* _Exercise_: Every line between the top of the data below and the line with "worst max register", both ends included, must be retyped exactly.

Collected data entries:
——
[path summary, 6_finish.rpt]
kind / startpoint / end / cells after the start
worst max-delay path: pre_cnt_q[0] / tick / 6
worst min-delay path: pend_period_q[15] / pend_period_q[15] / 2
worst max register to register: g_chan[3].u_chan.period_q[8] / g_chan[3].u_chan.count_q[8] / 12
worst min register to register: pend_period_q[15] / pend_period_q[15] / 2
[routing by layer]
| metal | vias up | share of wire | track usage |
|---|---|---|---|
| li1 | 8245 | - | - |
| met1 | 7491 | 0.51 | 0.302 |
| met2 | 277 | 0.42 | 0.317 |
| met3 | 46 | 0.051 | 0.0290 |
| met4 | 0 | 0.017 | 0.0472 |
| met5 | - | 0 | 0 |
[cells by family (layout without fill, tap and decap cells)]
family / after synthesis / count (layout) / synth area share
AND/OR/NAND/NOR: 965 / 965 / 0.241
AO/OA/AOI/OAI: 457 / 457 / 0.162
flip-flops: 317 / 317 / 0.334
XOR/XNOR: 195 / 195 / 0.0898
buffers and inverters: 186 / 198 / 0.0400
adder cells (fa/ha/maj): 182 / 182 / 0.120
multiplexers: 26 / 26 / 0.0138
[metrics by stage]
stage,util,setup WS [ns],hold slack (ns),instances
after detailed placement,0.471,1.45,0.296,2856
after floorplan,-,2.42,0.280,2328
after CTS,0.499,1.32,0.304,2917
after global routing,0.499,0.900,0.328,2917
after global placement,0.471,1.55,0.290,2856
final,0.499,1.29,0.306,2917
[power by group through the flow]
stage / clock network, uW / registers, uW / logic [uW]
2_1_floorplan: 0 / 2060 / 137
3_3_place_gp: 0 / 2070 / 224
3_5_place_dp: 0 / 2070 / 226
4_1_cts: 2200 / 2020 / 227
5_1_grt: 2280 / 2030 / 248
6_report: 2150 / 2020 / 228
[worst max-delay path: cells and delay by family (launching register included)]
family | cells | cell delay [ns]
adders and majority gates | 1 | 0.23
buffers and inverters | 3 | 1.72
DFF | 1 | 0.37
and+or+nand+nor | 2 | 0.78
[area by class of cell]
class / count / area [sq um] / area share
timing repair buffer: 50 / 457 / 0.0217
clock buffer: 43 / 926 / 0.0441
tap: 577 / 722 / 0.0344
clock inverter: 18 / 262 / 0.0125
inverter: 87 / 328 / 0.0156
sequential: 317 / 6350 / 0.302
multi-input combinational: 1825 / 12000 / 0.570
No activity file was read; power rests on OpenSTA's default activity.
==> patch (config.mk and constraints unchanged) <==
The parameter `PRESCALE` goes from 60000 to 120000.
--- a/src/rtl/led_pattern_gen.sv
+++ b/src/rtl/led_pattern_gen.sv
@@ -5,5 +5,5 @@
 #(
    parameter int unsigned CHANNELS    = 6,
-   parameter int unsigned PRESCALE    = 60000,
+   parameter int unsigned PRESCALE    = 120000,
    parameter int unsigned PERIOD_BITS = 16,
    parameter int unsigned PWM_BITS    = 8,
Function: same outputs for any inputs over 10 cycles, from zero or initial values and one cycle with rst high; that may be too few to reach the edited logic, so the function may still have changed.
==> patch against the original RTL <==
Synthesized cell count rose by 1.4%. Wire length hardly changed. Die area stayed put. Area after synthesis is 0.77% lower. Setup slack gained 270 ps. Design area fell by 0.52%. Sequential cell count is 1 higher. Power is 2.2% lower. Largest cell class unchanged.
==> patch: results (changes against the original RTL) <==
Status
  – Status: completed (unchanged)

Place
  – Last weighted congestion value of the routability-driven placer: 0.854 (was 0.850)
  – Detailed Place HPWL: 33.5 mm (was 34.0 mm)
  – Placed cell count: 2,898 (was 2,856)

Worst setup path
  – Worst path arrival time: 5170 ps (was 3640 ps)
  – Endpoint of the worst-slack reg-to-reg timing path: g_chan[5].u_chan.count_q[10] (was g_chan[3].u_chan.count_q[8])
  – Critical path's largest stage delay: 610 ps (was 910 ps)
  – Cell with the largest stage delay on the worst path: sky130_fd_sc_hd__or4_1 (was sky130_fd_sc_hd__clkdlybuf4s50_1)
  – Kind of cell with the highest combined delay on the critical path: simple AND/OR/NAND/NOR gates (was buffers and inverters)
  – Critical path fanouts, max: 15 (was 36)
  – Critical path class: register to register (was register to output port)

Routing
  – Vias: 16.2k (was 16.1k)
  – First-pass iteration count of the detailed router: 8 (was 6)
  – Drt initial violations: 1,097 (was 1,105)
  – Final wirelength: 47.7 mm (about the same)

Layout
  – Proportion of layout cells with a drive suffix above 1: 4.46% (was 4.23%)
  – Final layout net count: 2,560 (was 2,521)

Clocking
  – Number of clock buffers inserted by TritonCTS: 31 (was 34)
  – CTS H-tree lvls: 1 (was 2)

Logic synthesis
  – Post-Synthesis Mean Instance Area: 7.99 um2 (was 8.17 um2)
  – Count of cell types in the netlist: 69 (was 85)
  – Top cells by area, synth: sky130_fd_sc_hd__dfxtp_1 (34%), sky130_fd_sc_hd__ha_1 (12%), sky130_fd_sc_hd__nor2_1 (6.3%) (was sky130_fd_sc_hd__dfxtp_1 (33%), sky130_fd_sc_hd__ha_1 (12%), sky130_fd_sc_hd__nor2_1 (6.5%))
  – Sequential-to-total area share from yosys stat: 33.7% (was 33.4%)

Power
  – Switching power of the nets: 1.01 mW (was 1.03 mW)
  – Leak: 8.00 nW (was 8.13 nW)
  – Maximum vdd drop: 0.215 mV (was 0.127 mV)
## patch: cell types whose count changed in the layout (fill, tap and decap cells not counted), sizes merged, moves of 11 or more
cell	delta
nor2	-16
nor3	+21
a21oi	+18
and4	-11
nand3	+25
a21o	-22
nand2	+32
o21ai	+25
### config.mk
export PLATFORM = sky130hd
export DESIGN_NAME = stage1_fetch
export DESIGN_NICKNAME = d
export VERILOG_FILES = /design/src/rtl/stage1_fetch.sv
export SDC_FILE = /design/constraint.sdc
export NUM_CORES = 1
export LEC_CHECK = 0
export BUFFER_PORTS_ARGS = -buffer_cell sky130_fd_sc_hd__buf_4
export CAP_MARGIN = 20
export CORE_MARGIN = 4
export CORE_UTILIZATION = 57
export DETAILED_ROUTE_END_ITERATION = 16
export HOLD_SLACK_MARGIN = 0.03
export PLACE_DENSITY = 0.82
export SETUP_SLACK_MARGIN = 0.02
export SYNTH_ARGS = -nofsm -noshare
export SYNTH_HDL_FRONTEND = slang
export SYNTH_SLANG_ARGS = --single-unit
### constraint.sdc
create_clock -name clk_i -period 3.78 [get_ports clk_i]
set_input_delay 0.378 -clock clk_i [delete_from_list [all_inputs] [get_ports clk_i]]
set_output_delay 0.378 -clock clk_i [all_outputs]
set_load 0.05 [all_outputs]
### src/rtl/crc32_stream.sv
// Streaming Ethernet CRC-32 engine: framed beats in, one registered FCS /
// check result per frame out over a one-deep valid/ready slot.
module crc32_stream
  import crc32_pkg::*;
#(
  parameter  int DATA_W = 32,
  localparam int KEEP_W = DATA_W / 8
) (
  input  logic              clk,
  input  logic              rst,
  input  logic              s_valid,
  output logic              s_ready,
  input  logic [DATA_W-1:0] s_data,
  input  logic [KEEP_W-1:0] s_keep,
  input  logic              s_sof,
  input  logic              s_eof,
  input  logic              s_mode,
  output logic              m_valid,
  input  logic              m_ready,
  output logic [31:0]       m_crc,
  output logic              m_ok,
  output logic              m_err,
  output logic              busy
);

  state_t      state, state_next;
  logic [31:0] crc_reg, crc_next;
  logic [31:0] fold_seed, fold_out;
  logic        err_flag, err_next;
  logic        mode_reg, mode_next;
  logic        emit, emit_err, emit_mode;
  logic        accept, beat_err, keep_legal_eof;
  logic [KEEP_W-1:0] keep_inc;

  // Only an eof beat needs the result slot, so only it is held back.
  assign s_ready = !(m_valid && !m_ready && s_eof);
  assign accept  = s_valid && s_ready;
  assign busy    = (state == ST_ACCUM);

  // Contiguous-from-bit-0 means keep+1 is a power of two.
  assign keep_inc       = s_keep + 1'b1;
  assign keep_legal_eof = (s_keep != '0) && ((s_keep & keep_inc) == '0);
  assign beat_err       = s_eof ? !keep_legal_eof : !(&s_keep);

  assign fold_seed = s_sof ? CRC_INIT : crc_reg;

  crc32_fold #(.DATA_W(DATA_W)) u_fold (
    .crc_in  (fold_seed),
    .data    (s_data),
    .keep    (s_keep),
    .crc_out (fold_out)
  );

  always_comb begin
    state_next = state;
    crc_next   = crc_reg;
    err_next   = err_flag;
    mode_next  = mode_reg;
    emit       = 1'b0;
    emit_err   = beat_err || err_flag;
    emit_mode  = mode_reg;
    if (accept) begin
      if (s_sof) begin
        mode_next = s_mode;
        emit_mode = s_mode;
        // A sof inside a frame aborts the old frame and taints the new one.
        emit_err  = beat_err || err_flag || (state == ST_ACCUM);
      end
      if (!s_sof && state == ST_IDLE) begin
        err_next = 1'b1;
      end else if (s_eof) begin
        emit       = 1'b1;
        state_next = ST_IDLE;
        crc_next   = CRC_INIT;
        err_next   = 1'b0;
      end else begin
        state_next = ST_ACCUM;
        crc_next   = fold_out;
        err_next   = emit_err;
      end
    end
  end

  always_ff @(posedge clk or posedge rst) begin
    if (rst) begin
      state    <= ST_IDLE;
      crc_reg  <= CRC_INIT;
      err_flag <= 1'b0;
      mode_reg <= 1'b0;
    end else begin
      state    <= state_next;
      crc_reg  <= crc_next;
      err_flag <= err_next;
      mode_reg <= mode_next;
    end
  end

  // Result slot: a new result may load on the same edge the old one drains.
  always_ff @(posedge clk or posedge rst) begin
    if (rst) begin
      m_valid <= 1'b0;
      m_crc   <= 32'h0;
      m_ok    <= 1'b0;
      m_err   <= 1'b0;
    end else if (emit) begin
      m_valid <= 1'b1;
      m_crc   <= ~fold_out;
      m_ok    <= emit_mode && (fold_out == CRC_RESIDUE);
      m_err   <= emit_err;
    end else if (m_ready) begin
      m_valid <= 1'b0;
    end
  end

endmodule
——
* _Solution for this problem_:
[path summary, 6_finish.rpt]
kind / startpoint / end / cells after the start
worst max-delay path: pre_cnt_q[0] / tick / 6
worst min-delay path: pend_period_q[15] / pend_period_q[15] / 2
worst max register to register: g_chan[3].u_chan.period_q[8] / g_chan[3].u_chan.count_q[8] / 12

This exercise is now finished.